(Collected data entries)
____

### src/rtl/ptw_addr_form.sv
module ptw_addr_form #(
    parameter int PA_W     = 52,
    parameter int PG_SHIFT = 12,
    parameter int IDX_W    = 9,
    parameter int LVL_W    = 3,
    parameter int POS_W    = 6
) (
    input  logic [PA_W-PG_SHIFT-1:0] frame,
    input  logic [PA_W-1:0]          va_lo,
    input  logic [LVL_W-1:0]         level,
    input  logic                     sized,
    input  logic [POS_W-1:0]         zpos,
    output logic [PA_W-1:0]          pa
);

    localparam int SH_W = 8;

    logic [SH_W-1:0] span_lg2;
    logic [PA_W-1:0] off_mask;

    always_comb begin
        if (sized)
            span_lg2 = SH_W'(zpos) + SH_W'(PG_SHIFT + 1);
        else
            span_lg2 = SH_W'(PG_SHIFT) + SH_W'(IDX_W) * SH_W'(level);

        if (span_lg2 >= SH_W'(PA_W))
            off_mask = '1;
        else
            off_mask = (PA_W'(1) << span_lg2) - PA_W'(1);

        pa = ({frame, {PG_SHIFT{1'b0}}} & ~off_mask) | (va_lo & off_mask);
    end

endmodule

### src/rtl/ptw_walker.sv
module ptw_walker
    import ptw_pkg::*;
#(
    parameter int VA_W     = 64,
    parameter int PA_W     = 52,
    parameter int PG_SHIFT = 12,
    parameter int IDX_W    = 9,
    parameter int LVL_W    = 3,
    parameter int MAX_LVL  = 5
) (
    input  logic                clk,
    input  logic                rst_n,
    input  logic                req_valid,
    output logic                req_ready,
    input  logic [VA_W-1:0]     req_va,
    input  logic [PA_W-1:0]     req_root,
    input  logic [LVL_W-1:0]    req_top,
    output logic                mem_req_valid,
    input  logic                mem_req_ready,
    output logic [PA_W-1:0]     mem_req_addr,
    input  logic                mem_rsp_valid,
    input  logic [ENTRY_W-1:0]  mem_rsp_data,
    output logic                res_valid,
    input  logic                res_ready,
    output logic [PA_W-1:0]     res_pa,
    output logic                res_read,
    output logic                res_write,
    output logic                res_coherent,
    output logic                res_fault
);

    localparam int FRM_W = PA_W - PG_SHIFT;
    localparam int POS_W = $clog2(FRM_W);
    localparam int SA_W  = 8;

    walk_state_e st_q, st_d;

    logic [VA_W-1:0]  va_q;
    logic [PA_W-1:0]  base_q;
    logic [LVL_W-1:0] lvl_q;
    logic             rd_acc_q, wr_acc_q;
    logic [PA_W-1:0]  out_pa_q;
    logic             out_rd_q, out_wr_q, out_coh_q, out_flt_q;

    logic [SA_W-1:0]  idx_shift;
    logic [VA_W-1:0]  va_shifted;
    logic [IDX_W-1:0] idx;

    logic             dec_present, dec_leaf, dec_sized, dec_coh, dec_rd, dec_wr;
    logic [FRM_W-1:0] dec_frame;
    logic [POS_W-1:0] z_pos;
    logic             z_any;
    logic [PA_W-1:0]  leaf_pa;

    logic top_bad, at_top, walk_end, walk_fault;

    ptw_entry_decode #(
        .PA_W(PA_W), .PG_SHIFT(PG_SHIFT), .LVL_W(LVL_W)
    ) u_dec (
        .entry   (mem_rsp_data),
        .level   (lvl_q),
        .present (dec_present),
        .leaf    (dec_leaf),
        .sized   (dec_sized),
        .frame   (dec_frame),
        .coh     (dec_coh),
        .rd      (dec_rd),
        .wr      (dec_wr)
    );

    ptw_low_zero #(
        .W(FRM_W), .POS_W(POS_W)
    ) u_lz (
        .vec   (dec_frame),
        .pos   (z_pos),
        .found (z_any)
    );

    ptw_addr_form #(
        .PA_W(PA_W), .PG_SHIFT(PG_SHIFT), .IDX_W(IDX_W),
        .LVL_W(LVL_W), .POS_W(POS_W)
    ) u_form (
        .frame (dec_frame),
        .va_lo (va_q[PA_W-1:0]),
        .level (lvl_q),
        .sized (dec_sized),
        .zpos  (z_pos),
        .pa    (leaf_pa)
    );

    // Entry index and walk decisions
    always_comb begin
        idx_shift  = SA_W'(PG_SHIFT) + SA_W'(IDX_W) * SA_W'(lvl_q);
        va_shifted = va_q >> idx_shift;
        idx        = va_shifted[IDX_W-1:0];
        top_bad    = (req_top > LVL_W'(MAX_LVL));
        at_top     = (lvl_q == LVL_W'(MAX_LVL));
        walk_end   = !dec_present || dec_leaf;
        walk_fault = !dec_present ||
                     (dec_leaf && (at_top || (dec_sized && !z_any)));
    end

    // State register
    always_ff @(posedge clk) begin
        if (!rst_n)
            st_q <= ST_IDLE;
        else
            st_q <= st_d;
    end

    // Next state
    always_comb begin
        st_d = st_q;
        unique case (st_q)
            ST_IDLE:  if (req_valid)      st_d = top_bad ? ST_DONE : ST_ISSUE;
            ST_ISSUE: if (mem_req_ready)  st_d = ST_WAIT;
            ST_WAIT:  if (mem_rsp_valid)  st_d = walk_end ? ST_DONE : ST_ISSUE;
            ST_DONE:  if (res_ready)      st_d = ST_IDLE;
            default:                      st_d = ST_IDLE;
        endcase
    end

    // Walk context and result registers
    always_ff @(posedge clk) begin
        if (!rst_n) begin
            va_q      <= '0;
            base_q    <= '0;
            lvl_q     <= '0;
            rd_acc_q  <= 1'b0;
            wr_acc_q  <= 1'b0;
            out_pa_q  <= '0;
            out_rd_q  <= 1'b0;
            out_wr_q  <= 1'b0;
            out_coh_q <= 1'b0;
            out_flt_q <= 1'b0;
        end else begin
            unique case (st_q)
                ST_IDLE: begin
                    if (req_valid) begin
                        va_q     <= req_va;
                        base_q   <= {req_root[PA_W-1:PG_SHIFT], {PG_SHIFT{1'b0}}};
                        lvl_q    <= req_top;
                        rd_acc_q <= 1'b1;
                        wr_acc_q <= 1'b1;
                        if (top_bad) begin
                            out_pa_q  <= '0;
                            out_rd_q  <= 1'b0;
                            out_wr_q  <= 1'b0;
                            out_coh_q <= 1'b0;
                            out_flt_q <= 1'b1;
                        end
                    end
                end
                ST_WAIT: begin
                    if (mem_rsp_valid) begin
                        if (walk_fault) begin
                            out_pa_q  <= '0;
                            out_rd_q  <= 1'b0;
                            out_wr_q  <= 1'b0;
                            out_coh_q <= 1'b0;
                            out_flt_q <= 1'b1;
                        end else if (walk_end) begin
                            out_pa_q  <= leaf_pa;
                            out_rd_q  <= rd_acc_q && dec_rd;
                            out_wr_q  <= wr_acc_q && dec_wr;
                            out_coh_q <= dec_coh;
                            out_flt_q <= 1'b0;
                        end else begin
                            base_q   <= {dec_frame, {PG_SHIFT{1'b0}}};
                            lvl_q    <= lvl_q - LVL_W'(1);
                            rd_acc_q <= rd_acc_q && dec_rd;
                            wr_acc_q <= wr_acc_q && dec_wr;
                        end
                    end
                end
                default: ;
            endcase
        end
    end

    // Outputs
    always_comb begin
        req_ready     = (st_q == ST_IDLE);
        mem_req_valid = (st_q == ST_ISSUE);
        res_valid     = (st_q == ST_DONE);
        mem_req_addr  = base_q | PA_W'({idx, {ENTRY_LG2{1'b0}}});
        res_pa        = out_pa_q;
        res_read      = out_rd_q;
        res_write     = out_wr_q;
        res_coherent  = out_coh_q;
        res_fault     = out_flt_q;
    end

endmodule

____

▶ **WHAT TO DO**
What is needed is each line of the data, printed exactly.

▶ **SOLUTION TO THIS EXERCISE**
### src/rtl/ptw_addr_form.sv
module ptw_addr_form #(
    parameter int PA_W     = 52,
    parameter int PG_SHIFT = 12,
    parameter int IDX_W    = 9,
    parameter int LVL_W    = 3,
    parameter int POS_W    = 6
) (
    input  logic [PA_W-PG_SHIFT-1:0] frame,
    input  logic [PA_W-1:0]          va_lo,
    input  logic [LVL_W-1:0]         level,
    input  logic                     sized,
    input  logic [POS_W-1:0]         zpos,
    output logic [PA_W-1:0]          pa
);

    localparam int SH_W = 8;

    logic [SH_W-1:0] span_lg2;
    logic [PA_W-1:0] off_mask;

    always_comb begin
        if (sized)
            span_lg2 = SH_W'(zpos) + SH_W'(PG_SHIFT + 1);
        else
            span_lg2 = SH_W'(PG_SHIFT) + SH_W'(IDX_W) * SH_W'(level);

        if (span_lg2 >= SH_W'(PA_W))
            off_mask = '1;
        else
            off_mask = (PA_W'(1) << span_lg2) - PA_W'(1);

        pa = ({frame, {PG_SHIFT{1'b0}}} & ~off_mask) | (va_lo & off_mask);
    end

endmodule

### src/rtl/ptw_walker.sv
module ptw_walker
    import ptw_pkg::*;
#(
    parameter int VA_W     = 64,
    parameter int PA_W     = 52,
    parameter int PG_SHIFT = 12,
    parameter int IDX_W    = 9,
    parameter int LVL_W    = 3,
    parameter int MAX_LVL  = 5
) (
    input  logic                clk,
    input  logic                rst_n,
    input  logic                req_valid,
    output logic                req_ready,
    input  logic [VA_W-1:0]     req_va,
    input  logic [PA_W-1:0]     req_root,
    input  logic [LVL_W-1:0]    req_top,
    output logic                mem_req_valid,
    input  logic                mem_req_ready,
    output logic [PA_W-1:0]     mem_req_addr,
    input  logic                mem_rsp_valid,
    input  logic [ENTRY_W-1:0]  mem_rsp_data,
    output logic                res_valid,
    input  logic                res_ready,
    output logic [PA_W-1:0]     res_pa,
    output logic                res_read,
    output logic                res_write,
    output logic                res_coherent,
    output logic                res_fault
);

    localparam int FRM_W = PA_W - PG_SHIFT;
    localparam int POS_W = $clog2(FRM_W);
    localparam int SA_W  = 8;

    walk_state_e st_q, st_d;

    logic [VA_W-1:0]  va_q;
    logic [PA_W-1:0]  base_q;
    logic [LVL_W-1:0] lvl_q;
    logic             rd_acc_q, wr_acc_q;
    logic [PA_W-1:0]  out_pa_q;
    logic             out_rd_q, out_wr_q, out_coh_q, out_flt_q;

    logic [SA_W-1:0]  idx_shift;
    logic [VA_W-1:0]  va_shifted;
    logic [IDX_W-1:0] idx;

    logic             dec_present, dec_leaf, dec_sized, dec_coh, dec_rd, dec_wr;
    logic [FRM_W-1:0] dec_frame;
    logic [POS_W-1:0] z_pos;
    logic             z_any;
    logic [PA_W-1:0]  leaf_pa;

    logic top_bad, at_top, walk_end, walk_fault;

    ptw_entry_decode #(
        .PA_W(PA_W), .PG_SHIFT(PG_SHIFT), .LVL_W(LVL_W)
    ) u_dec (
        .entry   (mem_rsp_data),
        .level   (lvl_q),
        .present (dec_present),
        .leaf    (dec_leaf),
        .sized   (dec_sized),
        .frame   (dec_frame),
        .coh     (dec_coh),
        .rd      (dec_rd),
        .wr      (dec_wr)
    );

    ptw_low_zero #(
        .W(FRM_W), .POS_W(POS_W)
    ) u_lz (
        .vec   (dec_frame),
        .pos   (z_pos),
        .found (z_any)
    );

    ptw_addr_form #(
        .PA_W(PA_W), .PG_SHIFT(PG_SHIFT), .IDX_W(IDX_W),
        .LVL_W(LVL_W), .POS_W(POS_W)
    ) u_form (
        .frame (dec_frame),
        .va_lo (va_q[PA_W-1:0]),
        .level (lvl_q),
        .sized (dec_sized),
        .zpos  (z_pos),
        .pa    (leaf_pa)
    );

    // Entry index and walk decisions
    always_comb begin
        idx_shift  = SA_W'(PG_SHIFT) + SA_W'(IDX_W) * SA_W'(lvl_q);
        va_shifted = va_q >> idx_shift;
        idx        = va_shifted[IDX_W-1:0];
        top_bad    = (req_top > LVL_W'(MAX_LVL));
        at_top     = (lvl_q == LVL_W'(MAX_LVL));
        walk_end   = !dec_present || dec_leaf;
        walk_fault = !dec_present ||
                     (dec_leaf && (at_top || (dec_sized && !z_any)));
    end

    // State register
    always_ff @(posedge clk) begin
        if (!rst_n)
            st_q <= ST_IDLE;
        else
            st_q <= st_d;
    end

    // Next state
    always_comb begin
        st_d = st_q;
        unique case (st_q)
            ST_IDLE:  if (req_valid)      st_d = top_bad ? ST_DONE : ST_ISSUE;
            ST_ISSUE: if (mem_req_ready)  st_d = ST_WAIT;
            ST_WAIT:  if (mem_rsp_valid)  st_d = walk_end ? ST_DONE : ST_ISSUE;
            ST_DONE:  if (res_ready)      st_d = ST_IDLE;
            default:                      st_d = ST_IDLE;
        endcase
    end

    // Walk context and result registers
    always_ff @(posedge clk) begin
        if (!rst_n) begin
            va_q      <= '0;
            base_q    <= '0;
            lvl_q     <= '0;
            rd_acc_q  <= 1'b0;
            wr_acc_q  <= 1'b0;
            out_pa_q  <= '0;
            out_rd_q  <= 1'b0;
            out_wr_q  <= 1'b0;
            out_coh_q <= 1'b0;
            out_flt_q <= 1'b0;
        end else begin
            unique case (st_q)
                ST_IDLE: begin
                    if (req_valid) begin
                        va_q     <= req_va;
                        base_q   <= {req_root[PA_W-1:PG_SHIFT], {PG_SHIFT{1'b0}}};
                        lvl_q    <= req_top;
                        rd_acc_q <= 1'b1;
                        wr_acc_q <= 1'b1;
                        if (top_bad) begin
                            out_pa_q  <= '0;
                            out_rd_q  <= 1'b0;
                            out_wr_q  <= 1'b0;
                            out_coh_q <= 1'b0;
                            out_flt_q <= 1'b1;
                        end
                    end
                end
                ST_WAIT: begin
                    if (mem_rsp_valid) begin
                        if (walk_fault) begin
                            out_pa_q  <= '0;
                            out_rd_q  <= 1'b0;
                            out_wr_q  <= 1'b0;
                            out_coh_q <= 1'b0;
                            out_flt_q <= 1'b1;
                        end else if (walk_end) begin
                            out_pa_q  <= leaf_pa;
                            out_rd_q  <= rd_acc_q && dec_rd;
                            out_wr_q  <= wr_acc_q && dec_wr;
                            out_coh_q <= dec_coh;
                            out_flt_q <= 1'b0;
                        end else begin
                            base_q   <= {dec_frame, {PG_SHIFT{1'b0}}};
                            lvl_q    <= lvl_q - LVL_W'(1);
                            rd_acc_q <= rd_acc_q && dec_rd;
                            wr_acc_q <= wr_acc_q && dec_wr;
                        end
                    end
                end
                default: ;
            endcase
        end
    end

    // Outputs
    always_comb begin
        req_ready     = (st_q == ST_IDLE);
        mem_req_valid = (st_q == ST_ISSUE);
        res_valid     = (st_q == ST_DONE);
        mem_req_addr  = base_q | PA_W'({idx, {ENTRY_LG2{1'b0}}});
        res_pa        = out_pa_q;
        res_read      = out_rd_q;
        res_write     = out_wr_q;
        res_coherent  = out_coh_q;
        res_fault     = out_flt_q;
    end

endmodule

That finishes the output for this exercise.